Exercise prompt: Only the lines from the start of the entries up to and including the line with "multiplexers,3.981" should be written out, exactly as they stand.

*****

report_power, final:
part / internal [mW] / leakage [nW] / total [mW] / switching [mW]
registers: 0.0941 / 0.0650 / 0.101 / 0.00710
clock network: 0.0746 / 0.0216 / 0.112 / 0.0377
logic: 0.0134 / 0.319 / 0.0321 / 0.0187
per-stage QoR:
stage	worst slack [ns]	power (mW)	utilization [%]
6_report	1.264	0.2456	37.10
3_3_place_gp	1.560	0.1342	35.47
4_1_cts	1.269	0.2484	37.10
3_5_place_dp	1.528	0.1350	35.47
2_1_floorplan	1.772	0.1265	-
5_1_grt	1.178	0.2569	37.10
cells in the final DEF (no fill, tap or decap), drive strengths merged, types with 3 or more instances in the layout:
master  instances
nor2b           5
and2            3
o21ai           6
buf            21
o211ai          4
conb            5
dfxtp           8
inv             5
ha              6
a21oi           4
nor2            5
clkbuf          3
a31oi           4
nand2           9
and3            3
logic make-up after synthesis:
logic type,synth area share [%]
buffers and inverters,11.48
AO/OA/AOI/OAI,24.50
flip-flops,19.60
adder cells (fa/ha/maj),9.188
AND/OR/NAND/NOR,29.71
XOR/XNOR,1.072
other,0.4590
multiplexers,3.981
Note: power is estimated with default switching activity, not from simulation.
### config.mk
export PLATFORM = sky130hd
export DESIGN_NAME = srot_ram
export DESIGN_NICKNAME = d
export VERILOG_FILES = /design/src/sv/srot_pkg.sv /design/src/sv/srot_ram.sv
export SDC_FILE = /design/constraint.sdc
export NUM_CORES = 1
export LEC_CHECK = 0
export ABC_AREA = 1
export BUFFER_PORTS_ARGS = -buffer_cell sky130_fd_sc_hd__clkbuf_2
export CORE_ASPECT_RATIO = 0.75
export CORE_MARGIN = 10
export CORE_UTILIZATION = 45
export DETAILED_ROUTE_END_ITERATION = 16
export GPL_ROUTABILITY_DRIVEN = 0
export GPL_TIMING_DRIVEN = 0
export MAX_ROUTING_LAYER = met4
export PLACE_DENSITY = 0.65
export SLEW_MARGIN = 40
export SYNTH_ARGS = -nofsm -noshare
export SYNTH_HDL_FRONTEND = slang
export SYNTH_SLANG_ARGS = --single-unit
export TNS_END_PERCENT = 20
### constraint.sdc
create_clock -name clock -period 1.95 [get_ports clock]
set_input_delay 0.0975 -clock clock [delete_from_list [all_inputs] [get_ports clock]]
set_output_delay 0.0975 -clock clock [all_outputs]
set_load 0.02 [all_outputs]
### src/sv/srot_pkg.sv
package srot_pkg;

   // default geometry of the receive ring
   localparam int NUM_BUFFERS_DEF      = 8;
   localparam int STRIDES_LOG_DEF      = 6;
   localparam int STRIDE_BYTES_LOG_DEF = 6;

   // fixed field widths
   localparam int FUNC_W     = 2;
   localparam int BUFID_W    = 3;
   localparam int OFF_W      = 6;
   localparam int LEN_W      = 13;
   localparam int ADDR_W     = 48;
   localparam int REQ_DATA_W = 24;
   localparam int RSP_DATA_W = 64;

   // request kinds
   typedef enum logic [FUNC_W-1:0] {
      FUNC_DATA   = 2'd0,
      FUNC_NOP    = 2'd1,
      FUNC_TAKE   = 2'd2,
      FUNC_REPOST = 2'd3
   } func_type;

   // sequencer states
   typedef enum logic [1:0] {
      ST_IDLE = 2'b01,
      ST_EXEC = 2'b10
   } state_type;

   // one captured request
   typedef struct packed {
      func_type             func;
      logic [BUFID_W-1:0]   buffer_id;
      logic [OFF_W-1:0]     stride_offset;
      logic [LEN_W-1:0]     msg_bytes;
      logic                 consumed;
   } req_type;

endpackage

### src/sv/srot_ram.sv
module srot_ram #(
   parameter int WIDTH = srot_pkg::LEN_W,
   parameter int DEPTH = srot_pkg::NUM_BUFFERS_DEF
) (
   input  logic                     clock,
   input  logic                     wr_en,
   input  logic [$clog2(DEPTH)-1:0] wr_addr,
   input  logic [WIDTH-1:0]         wr_data,
   input  logic [$clog2(DEPTH)-1:0] rd_addr,
   output logic [WIDTH-1:0]         rd_data
);

   logic [WIDTH-1:0] mem [DEPTH];
   logic [WIDTH-1:0] rd_data_ff;

   // single write port, registered read port
   always_ff @(posedge clock) begin
      if (wr_en) begin
         mem[wr_addr] <= wr_data;
      end
      rd_data_ff <= mem[rd_addr];
   end

   assign rd_data = rd_data_ff;

endmodule

# Word-level counts from Yosys, hierarchy flattened
# Memory sizes are Yosys's and may differ from the RTL's. A register that Yosys moved wholly into a read port is not among the register bits.
# Cells that the tools add are included.
[totals]
wordCells = 3
ff_bits = 0
ramBits = 104
output_inout_bits = 13
memories = 1
[mem_list]
columns = ["memory", "depth", "width", "rd", "rd_ports_with_merged_regs", "wr", "line", "source"]
rows = [
  ["mem", 8, 13, 1, 1, 1, "srot_ram.sv:13", "logic [WIDTH-1:0] mem [DEPTH];"],
]
[classes]
mux = 2
[op_table]
columns = ["operator", "count"]
rows = [
  ["$mux W1", 2],
]

# Logic depth before layout (Yosys ltp)
[logic_depth]
depth_word = 2
mapped_depth = 8
ltp_nobuf = 6

# Least setup slack after synthesis
# OpenSTA, ideal clock, no wires.
[synth_timing]
kind = "input port to flip-flop"
startpoint = "input port wr_addr[0]"
endpoint = "memory mem[0][0] in the netlist's numbering, enable pin"
slack_ps = 759
t_required_ps = 1568
n_path_buf = 0
arrival_time_ps = 809
stages = 3
path_cell_list = "inv_1 nand2_1 nor2_1"
[synth_lines]
columns = ["item", "line", "source"]
rows = [
  ["start: declaration", "srot_ram.sv:7", "input logic [$clog2(DEPTH)-1:0] wr_addr,"],
  ["end: declaration", "srot_ram.sv:13", ""],
]
# No word-level cell before the write port.

==> summary.md <==
| Metric | Value |
|---|---|
| Top delay family on crit path | buffers and inverters |
| Worst slew pin tran | 0.8430 ns |
| Max IR drop VDD | 0.8266 mV |
| Area of the core | 10450 um^2 |
| Gr usage total | 0.1476 |
| TritonCTS Buffers | 17 |
| Hold_buf cts | 12 |
| Vias per cell | 4.657 |
| Antenna cell count | 0 |
| Initial drt markers | 265 |
| First-pass GRT wire length | 16.51 mm |
| Worst Reg-to-Reg Cells | 6 |
| Multi-input logic area | 992.2 um^2 |
| Synth warnings | 0 |
| Hold path cells | 1 |
| # nets final | 563 |
| Crit-path max cell delay | 0.53 ns |
| Post_cts resized | 0 |
| Mean Syn Cell Area | 10.19 um^2 |
| Crit end category | flop |
| Total negative setup slack | 0 ns |
| Clk sinks | 117 |
| Starting density of the core | 0.4682 |
| Hpwl dp | 6.508 mm |
| PD cells | 1069 nW/um^2 |
| Achievable frequency | 0.7605 GHz |
| Vias in the first global route | 3155 |
| Vias | 3218 |
| CP startpoint kind | input port |
| Fin area | 5976 um^2 |
| Die area | 15480 um^2 |
| Worst hold-check path type | in2reg |
| Max transition margin | 0.4374 |
| Slowest CP cell | dlygate4sd3_1 |
| Max clock buf depth | 2 |
| Levels on crit path | 6 |
| Status | finished, final reports clean |
| Die Span Y | 110.3 um |
| Filler cell count | 874 |
| Routed WL per cell | 15.49 um |
| Width of the die | 140.4 um |
| Unique cell type count in the Yosys netlist | 12 |
| H-tree depth | 4 |
| Clock Pin Slew Worst Setup and Hold Paths | 0.05 ns |
| IO buf count | 31 |
| # IOs | 34 |
| Kind of critical path | in2reg |
| CTS tree | yes |
| Final setup vio count | 0 |
| Later-pin clock latency in the skew report | 0.41 ns |
| CP Data Arrival Time | 1.66 ns |
| WP data required | 2.29 ns |
| Area delta synth->final | 22.15% |
| Dpl cell area | 5253 um^2 |
| Post CTS Setup Buffer Count | 0 |
| Register Area | 3383 um^2 |
| RSZ-0062 raised after global routing | no |
| Fraction of layout cells with a size suffix above 1 | 0.1495 |
| Cell Chain, Critical Path | dlygate4sd3_1 -> clkbuf_2 -> inv_1 -> clkbuf_1 -> nand2_1 -> nand2_1 |
| Most frequent CP cell | nand2_1 |
| Root Buffer Master | clkbuf_16 |
| Largest net degree at the start of global routing | 17 |
| First-pass detailed-route iteration total | 5 |
| Final Hold Fails | 0 |
| Max Cap Viol | 0 |
| Residual DRC | 0 |
| Sequential area share after synthesis | 0.6916 |
| Placement Rows | 32 |
| Total chip power | 6390 uW |
| Routed wire length | 10.70 mm |
| Congestion Overflow GR | 0 |
| Crit path max fanout | 10 |
| Antenna Nets Post-Route | 0 |
| Layout Skew | 0.01274 ns |
| Register bit total from synthesis | 117 |
| Initial antenna violation count | 0 |
| Mapped Cells | 480 |
| Cell area after synthesis | 4892 um^2 |
| Period utilization | 0.6743 |
| Crit path buf inv count | 4 |
| Fin crit period | 1.315 ns |
| Syn_nets | 501 |
| LEAKAGE | 0.002779 uW |
| Max Slew Vio Count | 0 |
==> cells by family after synthesis <==
group                  after synthesis  synth area share
AND/OR/NAND/NOR                    235            0.1936
buffers and inverters              128            0.1148
flip-flops                         117            0.6916
==> state kept, by name, indices dropped and copies added (netlist names) <==
register / count
rd_data: 13
mem: 104
==> power breakdown <==
part / internal (uW) / switching, uW / leakage [uW] / total (uW)
Combinational: 143 / 294 / 0.00143 / 437
Clock: 2090 / 1000 / 0.000295 / 3100
Sequential: 2840 / 21.9 / 0.00105 / 2860
==> worst register-to-register path: cells and delay by family (launching register included) <==
family                 cells  cell delay [ns]
buffers and inverters      1             0.07
and+or+nand+nor            5             0.36
DFF                        1             0.37
==> synth_stat cells <==
cell type    n  area (um^2)
inv_6        1        8.760
nand2_1    175        656.9
nor2_1       8        30.03
buf_2        2        10.01
dfxtp_1     13        260.3
edfxtp_1   104         3123
nand3_1     52        260.3
inv_1      108        405.4
buf_6        5        56.30
inv_4        1        6.260
buf_4        9        67.56
clkbuf_1     2        7.510
==> metrics by stage <==
step / hold WS [ns] / utilization / worst slack, ns / cells
floorplan: 0.1964 / - / 0.7591 / 480
finish: 0.001180 / 0.5718 / 0.6351 / 691
CTS: 0.001081 / 0.5709 / 0.6368 / 691
detailed placement: 0.3767 / 0.5026 / 0.4278 / 647
global route: 0.02575 / 0.5718 / 0.5255 / 691
global placement: 0.3701 / 0.4993 / 0.06047 / 647
==> cells in the final DEF, fill, tap and decap left out <==
master	synthesis	layout
nand2_1	175	175
inv_1	108	108
edfxtp_1	104	104
nand3_1	52	52
clkbuf_2	0	31
clkbuf_16	0	17
dfxtp_1	13	13
dlygate4sd3_1	0	12
buf_4	9	9
clkinv_1	0	6
buf_6	5	5
nor2_4	0	5
clkinv_2	0	5
bufinv_16	0	4
nor2_2	0	3
buf_2	2	2
clkbuf_1	2	2
inv_6	1	1
inv_4	1	1
==> final timing paths <==
path,from,slack [ns],endpoint
worst max-delay path,rd_addr[2],0.64,rd_data[10]
worst min-delay path,wr_data[12],0.001,mem[6][12]
worst max register to register,mem[3][1],1.04,rd_data[1]
worst min register to register,mem[0][11],0.63,rd_data[11]
==> final cells by class <==
| cell class | instances | share of cell area |
|---|---|---|
| repair buffers | 43 | 0.04606 |
| plain buffers | 18 | 0.02366 |
| well taps | 136 | 0.02848 |
| clock buffers | 17 | 0.07119 |
| clock inverters | 15 | 0.02806 |
| inverters | 110 | 0.07035 |
| multi-input cells | 235 | 0.1660 |
| flip-flops and latches | 117 | 0.5662 |
==> metal layers <==
layer  global-route usage  wire length [um]  vias to the layer above
met5                    -                 0                        -
met4              0.05515               129                        0
met3              0.06026               879                       11
met2               0.2317              5066                      102
met1               0.1684              4629                     1492
li1                     -                 -                     1613
No activity file was read; power rests on OpenSTA's default activity.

*****

Response to this task:
report_power, final:
part / internal [mW] / leakage [nW] / total [mW] / switching [mW]
registers: 0.0941 / 0.0650 / 0.101 / 0.00710
clock network: 0.0746 / 0.0216 / 0.112 / 0.0377
logic: 0.0134 / 0.319 / 0.0321 / 0.0187
per-stage QoR:
stage	worst slack [ns]	power (mW)	utilization [%]
6_report	1.264	0.2456	37.10
3_3_place_gp	1.560	0.1342	35.47
4_1_cts	1.269	0.2484	37.10
3_5_place_dp	1.528	0.1350	35.47
2_1_floorplan	1.772	0.1265	-
5_1_grt	1.178	0.2569	37.10
cells in the final DEF (no fill, tap or decap), drive strengths merged, types with 3 or more instances in the layout:
master  instances
nor2b           5
and2            3
o21ai           6
buf            21
o211ai          4
conb            5
dfxtp           8
inv             5
ha              6
a21oi           4
nor2            5
clkbuf          3
a31oi           4
nand2           9
and3            3
logic make-up after synthesis:
logic type,synth area share [%]
buffers and inverters,11.48
AO/OA/AOI/OAI,24.50
flip-flops,19.60
adder cells (fa/ha/maj),9.188
AND/OR/NAND/NOR,29.71
XOR/XNOR,1.072
other,0.4590
multiplexers,3.981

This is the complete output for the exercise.